It is Monday and I am moving my bags out of the room looking around for one last time. The girls come into the room early in the morning to help take my bags and speak for a while. We sit around and talk about life, my home, family and when I will return. They tell me that they will miss art so much and our time talking, laughing and even some of the “tutoring” I have tried to give when they had exams.

As we march down the steps, the KG girls and some of the older girls are basking in the sun and they rush over to hug me, hand me flowers for my hair and stuff notes into my hand.  I take more pictures and my heart is aching, I can’t imagine being away from them for so long. I miss the long days that never seemed long enough, I was never so happy than as when I taught all of them . The “exhaustion “ at the end of the day was a good one, not tiresome at all and there was always a spring in my step no matter how early the day began.
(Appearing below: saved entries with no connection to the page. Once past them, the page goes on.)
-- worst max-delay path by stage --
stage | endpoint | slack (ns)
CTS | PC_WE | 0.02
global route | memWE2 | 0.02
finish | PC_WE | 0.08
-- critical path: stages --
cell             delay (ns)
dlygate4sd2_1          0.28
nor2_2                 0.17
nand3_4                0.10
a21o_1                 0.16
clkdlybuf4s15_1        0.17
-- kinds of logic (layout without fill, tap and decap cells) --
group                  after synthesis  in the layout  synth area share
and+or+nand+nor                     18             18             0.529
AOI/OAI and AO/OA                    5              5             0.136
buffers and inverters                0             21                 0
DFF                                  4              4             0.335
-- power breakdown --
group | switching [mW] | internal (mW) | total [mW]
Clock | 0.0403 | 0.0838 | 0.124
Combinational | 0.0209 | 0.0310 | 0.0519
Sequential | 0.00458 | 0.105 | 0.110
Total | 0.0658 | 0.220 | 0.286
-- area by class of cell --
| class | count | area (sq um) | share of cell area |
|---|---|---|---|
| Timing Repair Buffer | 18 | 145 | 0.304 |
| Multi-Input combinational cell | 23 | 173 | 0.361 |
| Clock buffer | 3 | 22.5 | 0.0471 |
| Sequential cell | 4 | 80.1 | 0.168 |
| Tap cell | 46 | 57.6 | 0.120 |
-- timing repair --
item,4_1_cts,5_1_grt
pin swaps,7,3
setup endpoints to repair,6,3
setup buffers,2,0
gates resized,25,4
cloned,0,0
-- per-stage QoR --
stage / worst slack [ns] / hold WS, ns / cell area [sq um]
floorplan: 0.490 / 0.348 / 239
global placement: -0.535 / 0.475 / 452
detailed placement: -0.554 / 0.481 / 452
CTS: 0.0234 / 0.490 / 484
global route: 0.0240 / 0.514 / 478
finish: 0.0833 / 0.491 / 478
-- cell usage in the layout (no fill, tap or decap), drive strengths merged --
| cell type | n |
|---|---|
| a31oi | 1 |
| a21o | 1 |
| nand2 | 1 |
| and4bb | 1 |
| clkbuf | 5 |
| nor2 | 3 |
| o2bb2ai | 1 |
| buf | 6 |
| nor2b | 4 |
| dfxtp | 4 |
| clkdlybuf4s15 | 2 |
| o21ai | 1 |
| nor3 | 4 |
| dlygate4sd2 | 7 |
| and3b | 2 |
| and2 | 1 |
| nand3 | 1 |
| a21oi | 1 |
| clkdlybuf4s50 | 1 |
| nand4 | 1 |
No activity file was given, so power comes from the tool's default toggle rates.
[./design.v]
module syn2stage #(parameter SIG_WIDTH = 4)(
input wire i_clk,
input wire i_rst_n,
input wire [SIG_WIDTH-1:0] i_sig,
output reg [SIG_WIDTH-1:0] o_sig_sync
);
reg [SIG_WIDTH-1:0] sig_r;
always@(posedge i_clk or negedge i_rst_n) begin
if(!i_rst_n) begin
sig_r <= 3'b0;
o_sig_sync <= 3'b0;
end else begin
sig_r <= i_sig;
o_sig_sync <= sig_r;
end
end
endmodule
module bin2gray(
input wire [3:0] i_bin,
output reg [3:0] o_gray
);
always@(*) begin
case(i_bin)
4'b0000: o_gray = 4'b0000;
4'b0001: o_gray = 4'b0001;
4'b0010: o_gray = 4'b0011;
4'b0011: o_gray = 4'b0010;
4'b0100: o_gray = 4'b0110;
4'b0101: o_gray = 4'b0111;
4'b0110: o_gray = 4'b0101;
4'b0111: o_gray = 4'b0100;
4'b1000: o_gray = 4'b1100;
4'b1001: o_gray = 4'b1101;
4'b1010: o_gray = 4'b1111;
4'b1011: o_gray = 4'b1110;
4'b1100: o_gray = 4'b1010;
4'b1101: o_gray = 4'b1011;
4'b1110: o_gray = 4'b1001;
4'b1111: o_gray = 4'b1000;
default: o_gray = 4'b0000;
endcase
end
endmodule
==> design/flow/design.v <==
module ds_dac
          (clk,
           rst_n,
           clk_en,
           din,
           ce_out,
           dout);
  input   clk;
  input   rst_n;
  input   clk_en;
  input   [15:0] din;   
  output  ce_out;
  output  dout;
  wire enb;
  wire [15:0] mid_range_out1;   
  wire Relational_Operator_relop1;
  wire dout_1;
  wire [15:0] fdbk;   
  wire signed [16:0] Sum_1;   
  wire signed [16:0] Sum_2;   
  wire signed [16:0] delta;   
  reg signed [17:0] integ;   
  wire signed [17:0] Sum1_1;   
  wire signed [17:0] integ_add;   
  wire signed [17:0] Relational_Operator_1_1;   
  assign enb = clk_en;
  assign mid_range_out1 = 16'b1000000000000000;
  assign dout_1 = Relational_Operator_relop1;
  assign fdbk = (dout_1 == 1'b1 ? 16'b1111111111111111 :
              16'b0000000000000000);
  assign Sum_1 = {1'b0, din};
  assign Sum_2 = {1'b0, fdbk};
  assign delta = Sum_1 - Sum_2;
  assign Sum1_1 = {delta[16], delta};
  assign integ_add = Sum1_1 + integ;
  always @(posedge clk or negedge rst_n)
    begin : Unit_Delay_process
      if (rst_n == 1'b0) begin
        integ <= 18'sb000000000000000000;
      end
      else begin
        if (enb) begin
          integ <= integ_add;
        end
      end
    end
  assign Relational_Operator_1_1 = {2'b0, mid_range_out1};
  assign Relational_Operator_relop1 = integ >= Relational_Operator_1_1;
  assign dout = Relational_Operator_relop1;
  assign ce_out = clk_en;
endmodule   
==> design/flow/run.sh <==
#!/bin/bash
# OpenROAD 26Q1-2900-gdf79404cd8, Yosys 0.63+post, stock flow scripts
make -C /OpenROAD-flow-scripts/flow DESIGN_CONFIG=/design/flow/config.mk WORK_HOME=/design/flow/orfs finish
==> design/flow/config.mk <==
export PLATFORM = sky130hd
export DESIGN_NAME = ds_dac
export DESIGN_NICKNAME = ds_dac
export VERILOG_FILES = /design/flow/design.v
export SDC_FILE = /design/flow/constraint.sdc
export NUM_CORES = 4
export LEC_CHECK = 1
export CORE_UTILIZATION = 40
==> design/flow/constraint.sdc <==
current_design ds_dac

set clk_period 13.2
set clk_io_pct 0.2

create_clock -name clk0 -period $clk_period [get_ports {clk}]

set non_clock_inputs [all_inputs -no_clocks]
set_input_delay [expr $clk_period * $clk_io_pct] -clock clk0 $non_clock_inputs
set_output_delay [expr $clk_period * $clk_io_pct] -clock clk0 [all_outputs]
`flow/constraint.sdc`:
```
current_design C5G_sevenseg

set clk_period 1.0
set clk_io_pct 0.2

create_clock -name clk0 -period $clk_period

set non_clock_inputs [all_inputs -no_clocks]
set_input_delay [expr $clk_period * $clk_io_pct] -clock clk0 $non_clock_inputs
set_output_delay [expr $clk_period * $clk_io_pct] -clock clk0 [all_outputs]
```
`flow/run.sh`:
```
#!/bin/bash
# OpenROAD 26Q1-2900-gdf79404cd8, Yosys 0.63+post, stock flow scripts
make -C /OpenROAD-flow-scripts/flow DESIGN_CONFIG=/design/flow/config.mk WORK_HOME=/design/flow/orfs finish
```
`flow/design.v`:
```
module C5G_sevenseg(
	input 		     [9:0]		SW,
	output		     [6:0]		HEX0,
	output		     [6:0]		HEX1,
	output		     [6:0]		HEX2,
	output		     [6:0]		HEX3
);
sevenseg u0_sevenseg
(
   .bin           (SW[3:0]), 
   .hex           (),
   .hexn          (HEX0)
);
sevenseg u1_sevenseg
(
   .bin           (SW[7:4]), 
   .hex           (),
   .hexn          (HEX1)
);
assign HEX2 = 'b0;
assign HEX3 = 'b0;
endmodule
module sevenseg
(
   input  logic[3:0] bin, 
   output logic[6:0] hex,
   output logic[6:0] hexn
);
assign hexn = ~hex;
always_comb begin
   case( bin )
   4'b0000 : hex = 7'b0111111;       
   4'b0001 : hex = 7'b1011011;       
   4'b0010 : hex = 7'b1001111;       
   4'b0011 : hex = 7'b1001111;       
   4'b0100 : hex = 7'b1100110;       
   4'b0101 : hex = 7'b1101101;       
   4'b0110 : hex = 7'b1111101;       
   4'b0111 : hex = 7'b0000111;       
   4'b1000 : hex = 7'b1111111;       
   4'b1001 : hex = 7'b1101111;       
   4'b1010 : hex = 7'b1110111;       
   4'b1011 : hex = 7'b1111100;       
   4'b1100 : hex = 7'b0111001;       
   4'b1101 : hex = 7'b1011110;       
   4'b1110 : hex = 7'b1111001;       
   4'b1111 : hex = 7'b1110001;       
   endcase
end
endmodule
```
`flow/config.mk`:
```
export PLATFORM = sky130hd
export DESIGN_NAME = C5G_sevenseg
export DESIGN_NICKNAME = C5G_sevenseg
export VERILOG_FILES = /design/flow/design.v
export SDC_FILE = /design/flow/constraint.sdc
export NUM_CORES = 4
export LEC_CHECK = 1
export CORE_AREA = 10 10 70 70
export DIE_AREA = 0 0 80 80
```
==> metrics.log <==
[report] implementation figures
INFO  metric die_area = 6400 um2
INFO  metric ys_seq_share = 0%
INFO  metric insertedDiodeCount = 0
INFO  metric grt_pass1_vias = 778
INFO  metric seqCellArea = 0 um2
INFO  metric detail_route.drc_violations = 0
INFO  metric timing.critical_path.to_type = output port
INFO  metric met1Wirelength = 1020 um
INFO  metric avgRoutedWirePerCell = 11.5 um
INFO  metric post_synth_inst_count = 86
INFO  metric yosys-top-cells-count = 14 x sky130_fd_sc_hd__buf_4, 14 x sky130_fd_sc_hd__ha_1, 9 x sky130_fd_sc_hd__nand2_1, 8 x sky130_fd_sc_hd__a21oi_1, 7 x sky130_fd_sc_hd__o21ai_1
INFO  metric worstHoldEndpoint = HEX0[5]
INFO  metric critPathKind = in -> out
INFO  metric warning_count = 49
INFO  metric post_route_cells_drive_above_1_share = 73.2%
INFO  metric die.size.y = 80 um
INFO  metric met3_wirelength = 98 um
INFO  metric topCellsByArea = sky130_fd_sc_hd__ha_1 28%, sky130_fd_sc_hd__buf_4 17%, sky130_fd_sc_hd__a21oi_1 6.5%
INFO  metric power.ir.vdd_worst = 0.190 mV
INFO  metric max_cap_viol_count = 0
INFO  metric yosysCellCount = 86
INFO  metric post_dp_cell_area = 1000 um2
INFO  metric setup_violations = 14
INFO  metric buffer_ports.inserted = 22
INFO  metric post_synthesis_average_cell_area = 7.20 um2
INFO  metric start_kind = input pin
INFO  metric drv_slew = 0
INFO  metric core_util_floorplan = 18.1%
INFO  metric final_cell_area = 1360 um2
INFO  metric dieWidth = 80 um
INFO  metric clockBufferCount = 0
INFO  metric holdCritPathClass = in -> out
INFO  metric powerDensity = 372 nW/um2
INFO  metric syn_area = 619 um2
INFO  metric first_pass_grt_wire_length = 3550 um
INFO  metric min_delay_path_depth = 3
INFO  metric antenna_found_initial = 0
INFO  metric yosys_area = 619 um2
INFO  metric grt.total_usage = 6.35%
INFO  metric place_ws = -1.15 ns
INFO  metric layout-area-overhead-vs-synth = 120%
INFO  metric topRoutingLayerUsed = met3
INFO  metric finalCritPeriodShare = 132%
INFO  metric setup_slack = -0.320 ns
INFO  metric static-leakage-power = 0.629 nW
INFO  metric drt_pre_antenna_iters = 2
INFO  metric fmaxAchievable = 757 MHz
INFO  metric totalWireLength = 2110 um
INFO  metric vias_per_inst = 3.91
INFO  metric violations_in_the_final_reports = setup timing
INFO  metric grt_start_max_net_pins = 8
INFO  metric run_status = complete, but fails checks
INFO  metric yosys_warnings = 1
INFO  metric ioPinCount = 38
INFO  metric num_vias = 720
INFO  metric worst_hold_startpoint = SW[2]
INFO  metric floorplan.core_area = 3420 um2
INFO  metric globalRoute.totalOverflow = 0
INFO  metric std_cell_rows = 21
INFO  metric crit_arrival = 1.12 ns
INFO  metric nFlopsAndLatches = 0
INFO  metric grt_setup_unrepaired = true
INFO  metric global_placement_routability_congestion = 0.762
INFO  metric minimum_period_implied_by_the_final_worst_setup_slack = 1.32 ns
INFO  metric post-synth-top-area-cell = sky130_fd_sc_hd__ha_1
INFO  metric detailedRoute.firstIterationViolations = 5
INFO  metric top_cell_area_share = 28.3%
INFO  metric postRouteAntennaNets = 0
INFO  metric dr_wl_met2 = 999 um
INFO  metric path_max_fanout = 4
INFO  metric hpwl = 1390 um
INFO  metric required_time_of_the_worst_setup_path = 0.80 ns
INFO  metric final_count_of_hold_timing_violations = 0
INFO  metric synth_cell_types = 25
[through the flow]
| stage | power [mW] | cells | utilization [%] | hold WS (ns) | setup TNS, ns |
|---|---|---|---|---|---|
| 2_1_floorplan | 0.175 | 99 | - | 0.481 | -0.0655 |
| 3_3_place_gp | 0.363 | 171 | 29.3 | 1.48 | -14.69 |
| 3_5_place_dp | 0.364 | 171 | 29.3 | 1.48 | -14.87 |
| 4_1_cts | 0.452 | 181 | 37.2 | 0.888 | -3.71 |
| 5_1_grt | 0.554 | 184 | 39.9 | 0.793 | -3.85 |
| 6_report | 0.506 | 184 | 39.9 | 0.758 | -3.21 |
[worst max-delay path, stage by stage]
cell and delay, ns:
sky130_fd_sc_hd__buf_12 0.11, sky130_fd_sc_hd__inv_8 0.06, sky130_fd_sc_hd__ha_4 0.19, sky130_fd_sc_hd__mux2_4 0.26
sky130_fd_sc_hd__a32o_1 0.19, sky130_fd_sc_hd__buf_2 0.11
[kinds of logic after synthesis]
kind of cell	Yosys count	share of synthesized area [%]
compound gates	21	19.4
fa+ha+maj	14	28.3
buf+inv	23	25.3
mux	6	11.1
other cells	1	0.605
simple gates	21	15.4
[worst max-delay path by stage]
| stage | from | end | slack [ns] | cells past startpoint |
|---|---|---|---|---|
| after CTS | SW[0] | HEX0[1] | -0.43 | 7 |
| after global routing | SW[0] | HEX0[1] | -0.38 | 6 |
| final | SW[1] | HEX0[1] | -0.32 | 6 |
[cells in the final DEF (no fill, tap or decap), drive strengths merged]
master / instances
a21oi: 8
clkdlybuf4s15: 1
clkbuf: 2
a32o: 1
o22ai: 1
mux2: 4
nand2b: 2
o21ai: 8
nor2: 5
and2: 1
a211oi: 1
nor2b: 3
nand3: 1
o31ai: 1
ha: 14
buf: 54
conb: 14
nand2: 9
clkinv: 1
inv: 4
o31a: 1
mux2i: 2
[routing by layer]
metal  vias to the layer above  global-route usage (%)
met1                       334                    8.31
met4                         0                   0.528
met5                         -                       0
li1                        368                       -
met2                        18                    10.8
met3                         0                    1.36
[final cells by class]
class	count	area (um2)
fill	318	2050
inverter	5	53.8
tap	46	57.6
multi-input combinational	76	749
timing repair buffer	57	500
[report_power, final]
part	switching [mW]	total [mW]	internal, mW
Clock	0	0	0
Combinational	0.208	0.506	0.298
Sequential	0	0	0
[what timing repair did]
action	CTS	global route
gates cloned	2	0
hold buffers	0	0
setup buffers	8	4
gates resized	138	31
setup endpoints to repair	14	14
pin swaps	18	8
Power figures rest on the tool's default switching activity, not on a simulated workload.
I always looked forward to what the new day would bring and I received the gift of enlightenment from the children each moment I spent with them.
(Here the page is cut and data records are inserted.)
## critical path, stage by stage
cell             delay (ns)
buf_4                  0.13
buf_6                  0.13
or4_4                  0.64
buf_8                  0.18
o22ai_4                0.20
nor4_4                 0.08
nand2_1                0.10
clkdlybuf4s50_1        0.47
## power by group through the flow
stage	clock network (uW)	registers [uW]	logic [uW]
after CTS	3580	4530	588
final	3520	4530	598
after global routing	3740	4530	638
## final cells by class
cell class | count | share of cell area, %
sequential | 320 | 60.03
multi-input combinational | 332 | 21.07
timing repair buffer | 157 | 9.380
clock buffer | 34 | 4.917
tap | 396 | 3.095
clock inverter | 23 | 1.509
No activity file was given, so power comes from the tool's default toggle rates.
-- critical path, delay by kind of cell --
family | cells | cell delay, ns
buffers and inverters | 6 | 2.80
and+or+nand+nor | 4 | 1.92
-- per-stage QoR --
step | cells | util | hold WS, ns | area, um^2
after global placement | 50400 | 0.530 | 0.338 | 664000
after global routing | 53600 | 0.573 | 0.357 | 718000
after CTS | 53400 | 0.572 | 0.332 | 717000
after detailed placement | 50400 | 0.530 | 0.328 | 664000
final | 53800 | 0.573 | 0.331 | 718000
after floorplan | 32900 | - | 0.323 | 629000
$ cat ./run.sh
#!/bin/bash
# OpenROAD 26Q1-2900-gdf79404cd8, Yosys 0.63+post, stock flow scripts
make -C /OpenROAD-flow-scripts/flow DESIGN_CONFIG=/design/flow/config.mk WORK_HOME=/design/flow/orfs finish
$ cat ./config.mk
export PLATFORM = sky130hd
export DESIGN_NAME = DUALRAM
export DESIGN_NICKNAME = DUALRAM
export VERILOG_FILES = /design/flow/design.v
export SDC_FILE = /design/flow/constraint.sdc
export NUM_CORES = 4
export LEC_CHECK = 1
export CORE_UTILIZATION = 40
export SYNTH_MEMORY_MAX_BITS = 65536
$ cat ./constraint.sdc
current_design DUALRAM

set clk_period 48.4
set clk_io_pct 0.2

create_clock -name clk0 -period $clk_period [get_ports {clk}]

set non_clock_inputs [all_inputs -no_clocks]
set_input_delay [expr $clk_period * $clk_io_pct] -clock clk0 $non_clock_inputs
set_output_delay [expr $clk_period * $clk_io_pct] -clock clk0 [all_outputs]
File: design.v
module vga(
    input  i_rst_n,
    input  i_clk_25M,
    output [7:0] VGA_B,
	output VGA_BLANK_N,
	output VGA_CLK,
	output [7:0] VGA_G,
	output VGA_HS,
	output [7:0] VGA_R,
	output VGA_SYNC_N,
	output VGA_VS,
    output [19:0] o_addr_display,
    input  [15:0] i_pixel_value,
    input i_start_display
);
    logic [9:0] x_cnt_r, x_cnt_w;
    logic [9:0] y_cnt_r, y_cnt_w;
    logic hsync_r, hsync_w, vsync_r, vsync_w;
    logic [7:0] vga_r_r, vga_g_r, vga_b_r, vga_r_w, vga_g_w, vga_b_w;
    logic [19:0] addr_display_r, addr_display_w;
    logic state_r, state_w;
    localparam H_FRONT  =   16;
    localparam H_SYNC   =   96;
    localparam H_BACK   =   48;
    localparam H_ACT    =   640;
    localparam H_BLANK  =   H_FRONT + H_SYNC + H_BACK;
    localparam H_TOTAL  =   H_FRONT + H_SYNC + H_BACK + H_ACT;
    localparam V_FRONT  =   10;
    localparam V_SYNC   =   2;
    localparam V_BACK   =   33;
    localparam V_ACT    =   480;
    localparam V_BLANK  =   V_FRONT + V_SYNC + V_BACK;
    localparam V_TOTAL  =   V_FRONT + V_SYNC + V_BACK + V_ACT;
    localparam S_IDLE    = 1'b0;
    localparam S_DISPLAY = 1'b1;
    assign VGA_CLK      =   i_clk_25M;
    assign VGA_HS       =   hsync_r;
    assign VGA_VS       =   vsync_r;
    assign VGA_R        =   vga_r_r;
    assign VGA_G        =   vga_g_r;
    assign VGA_B        =   vga_b_r;
    assign VGA_SYNC_N   =   1'b0;
    assign VGA_BLANK_N  =   ~((x_cnt_r < H_BLANK) || (y_cnt_r < V_BLANK));
    assign o_addr_display = addr_display_r;
    always_comb begin
        case(state_r)
            S_IDLE: begin
                x_cnt_w = 0;
            end
            S_DISPLAY: begin
                if (x_cnt_r == 800) begin
                    x_cnt_w = 0;
                end
                else begin
                    x_cnt_w = x_cnt_r + 1;
                end
            end
        endcase
    end
    always_comb begin
        case(state_r)
            S_IDLE: begin
                y_cnt_w = 0;
            end
            S_DISPLAY: begin
                if (y_cnt_r == 525) begin
                    y_cnt_w = 0;
                end
                else if (x_cnt_r == 800) begin
                    y_cnt_w = y_cnt_r + 1;
                end
                else begin
                    y_cnt_w = y_cnt_r;
                end
            end
        endcase
    end
    always_comb begin
        case(state_r)
            S_IDLE: begin
                hsync_w = 1'b1;
            end
            S_DISPLAY: begin
                if (x_cnt_r == 0) begin
                    hsync_w = 1'b0;
                end
                else if (x_cnt_r == H_SYNC) begin
                    hsync_w = 1'b1;
                end
                else begin
                    hsync_w = hsync_r;
                end
            end
        endcase
    end
    always_comb begin
        case(state_r)
            S_IDLE: begin
                vsync_w = 1'b1;
            end
            S_DISPLAY: begin
                if (y_cnt_r == 0) begin
                    vsync_w = 1'b0;
                end
                else if (y_cnt_r == V_SYNC) begin
                    vsync_w = 1'b1;                 
                end
                else begin
                    vsync_w = vsync_r;
                end
            end
        endcase
    end
    always_comb begin
        case(state_r)
            S_IDLE: begin
                addr_display_w = 20'd0;
                vga_r_w = 8'b0;
                vga_g_w = 8'b0;
                vga_b_w = 8'b0;
            end
            S_DISPLAY: begin
                if(addr_display_r == 20'd307200 ) begin
                    addr_display_w = 20'd0;
                    vga_r_w = 8'b0;
                    vga_g_w = 8'b0;
                    vga_b_w = 8'b0;
                end
                else if(x_cnt_r < (H_BLANK-1) || x_cnt_r > (H_TOTAL-2) || y_cnt_r < V_BLANK || y_cnt_r >= V_TOTAL) begin
                    addr_display_w = addr_display_r;
                    vga_r_w = 8'b0;
                    vga_g_w = 8'b0;
                    vga_b_w = 8'b0;
                end
                else begin
                    addr_display_w = addr_display_r + 20'd1;
                    vga_r_w = {i_pixel_value[0], i_pixel_value[1], i_pixel_value[2], i_pixel_value[3], i_pixel_value[4], i_pixel_value[5], i_pixel_value[6], i_pixel_value[7]}; 
                    vga_g_w = {i_pixel_value[0], i_pixel_value[1], i_pixel_value[2], i_pixel_value[3], i_pixel_value[4], i_pixel_value[5], i_pixel_value[6], i_pixel_value[7]}; 
                    vga_b_w = {i_pixel_value[0], i_pixel_value[1], i_pixel_value[2], i_pixel_value[3], i_pixel_value[4], i_pixel_value[5], i_pixel_value[6], i_pixel_value[7]}; 
                end
            end
        endcase
    end
    always_comb begin
        if(i_start_display) begin
            state_w = S_DISPLAY;
        end
        else begin
            state_w = state_r;
        end
    end
    always_ff @(posedge i_clk_25M or negedge i_rst_n) begin
        if (!i_rst_n) begin
            x_cnt_r <= 0;   
            y_cnt_r <= 0;
            hsync_r <= 1'b1;
            vsync_r <= 1'b1;
            vga_r_r <= 8'b0;
            vga_g_r <= 8'b0;
            vga_b_r <= 8'b0;
            addr_display_r <= 20'b0;
            state_r <= S_IDLE;
        end
        else begin
            x_cnt_r <= x_cnt_w;
            y_cnt_r <= y_cnt_w;
            hsync_r <= hsync_w;
            vsync_r <= vsync_w;
            vga_r_r <= vga_r_w;
            vga_g_r <= vga_g_w;
            vga_b_r <= vga_b_w;
            addr_display_r <= addr_display_w;
            state_r <= state_w;
        end
    end
endmodule
File: run.sh
#!/bin/bash
# OpenROAD 26Q1-2900-gdf79404cd8, Yosys 0.63+post, stock flow scripts
make -C /OpenROAD-flow-scripts/flow DESIGN_CONFIG=/design/flow/config.mk WORK_HOME=/design/flow/orfs finish
File: config.mk
export PLATFORM = sky130hd
export DESIGN_NAME = vga
export DESIGN_NICKNAME = vga
export VERILOG_FILES = /design/flow/design.v
export SDC_FILE = /design/flow/constraint.sdc
export NUM_CORES = 4
export LEC_CHECK = 1
export CORE_UTILIZATION = 30
File: constraint.sdc
current_design vga

set clk_period 4.5
set clk_io_pct 0.2

create_clock -name clk0 -period $clk_period [get_ports {i_clk_25M}]

set non_clock_inputs [all_inputs -no_clocks]
set_input_delay [expr $clk_period * $clk_io_pct] -clock clk0 $non_clock_inputs
set_output_delay [expr $clk_period * $clk_io_pct] -clock clk0 [all_outputs]
==> flow_summary.ini <==
; generated from flow reports
[placement]
place_area_sq_mm = 0.00343
gp_congestion = 0.833
port_buffers = 58
dp_hpwl_mm = 4.21
dp_slack_ps = 983

[routing]
vias = 2357
route.detailed.drc = 0
drt_iter0_drc = 104
drt-wirelength-per-cell_um = 13.8
vias_per_cell = 5.03
n_antenna_cell = 0
drt-total-wl_mm = 6.46
first_pass_iters = 4
postRouteAntennaNets = 0

[final_layout]
final_area_sq_mm = 0.00357
drive_above_1_share = 0.0618
syn2layout_area_growth_pct = 23.1
num-fill-cells = 916

[power_and_ir_drop]
power_uw = 1020
p_leak_uw = 0.00151
ir_worst_vdd_mv = 0.107
power_density_mw_per_mm2 = 287

[timing]
maxSlewViolCount = 0
tightest_slew_ps = 825
setup_tns_ps = 0
rsz0062_at_grt = false
finalSetupViolCount = 0
relSlewSlack = 0.449
finalClockSkew_ps = 6.96
hold_viol_final = 0
layout_setup_ws_ps = 728

[clock_network]
post_cts_buffers = 0
hold_buffers = 0
ctsResizeCount = 0
clk_pin_slew_worst_paths_ps = 90
cts_tree = built
worstSkewPairLatency_ps = 410

[worst_setup_path]
crit_path_end_kind = primary output
crit_type = clk -> out
critical_path_arrival_ps = 2870
crit_fanout = 2
worst-r2r-cell-count = 7
required_ps = 3600
critPathLaunchType = clock port

[yosys]
ys_async_sr_fraction = 1.00
ys_chip_area_sq_mm = 0.00290
synth_cells = 306
ys_sh_mux = 0.0103
synth_area_sq_mm = 0.00290
avgSynthCellArea_sq_um = 9.49
synth-xor-area-share = 0.0513
aoi_share = 0.100
synth.cellmix.simpleShare = 0.275
enable_flop_cells = 0
largest_area_cell = dfrtp_1
ys_seq_share = 0.441
flop_cell = dfrtp_1
synth_top_area_share = 0.422
synth_flops = 51
synth_warnings = 1
yosys-top-cells-area = dfrtp_1, or4_1, buf_4
ys_cells = 306
ys_types = 45
fa_ha_area_frac = 0.0345
synth.logic.top_family = simple AND/OR/NAND/NOR gates

[grt]
gr-usage-all-layers = 0.139
grt_pass1_wl_mm = 11.0
grt_max_degree = 52
grt_overflow = 0
grt_pass1_vias = 2264
antenna_found_initial = 0

[run]
tool_warnings = 39
maxCapViolations = 0

[run_status]
status = finished, final reports clean

[floorplan]
fp_util = 0.311
core-area_sq_mm = 0.00933
chip_area_sq_mm = 0.0101
rows = 35
die_x_um = 100
die_height_um = 100
ioPinCount = 68

[worst_hold_path]
holdPathStages = 1
min_path_type = reg -> reg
The KG girls playing before school

The five boys who are to help move the artwork and hang the show with me are waiting, prompt as usual. there seems to be a slight mix up as to the car and timing and the fact that with the driver and Swapan there are 8 of us plus my luggage. After a very late start we are on our way to the framer and are trying to beat the clock – we only have from 3 – 7 PM  to get all the pictures hung. After many road blocks and u-turns we arrive at the framing warehouse. I meet with the director as the remaining frames are wrapped and then descend to the work room where the boys are waiting. We have a problem. I am shocked to see that we have 40 framed pieces to cart and there is barely room for the passengers and my luggage. What to do?!  We hail a taxi to take the boys and I go with the art and one of my boys , we will meet at the Palladian Lounge and then move the work up to the gallery and begin the hard part – placing and hanging the work.  Antara is waiting for us, thank goodness – she is always there with a smile and guiding light and hand – she “finds” us after both taxis are lost, and leads us to the Lounge where we start the process of readying the work for the show.

the exhibition hanging crew

After record time, we have hung all the paintings in 2 hours and we are wiped out. The boys have a snack and I sit on the couch too excited and overwhelmed to eat. It is an amazing sight to see – all the collages hung in this grand room. This is the first time I’ve seen all the work together in one place.  The children and I kept working for art’s sake  and I sent the finished pieces to the framer in batches, never realizing how many there were. My students have been very prolific producing over 40 works including some unframed mounted pieces as well. We have printing beautiful greeting cards from the digital photos I took of each collage and I know they will sell.  Happy, exhausted and a bit nervous, we all say goodnight and I tell the boys I will see them on Wednesday. Now I must get some rest as I will have to return tomorrow with Antara to price and label each piece.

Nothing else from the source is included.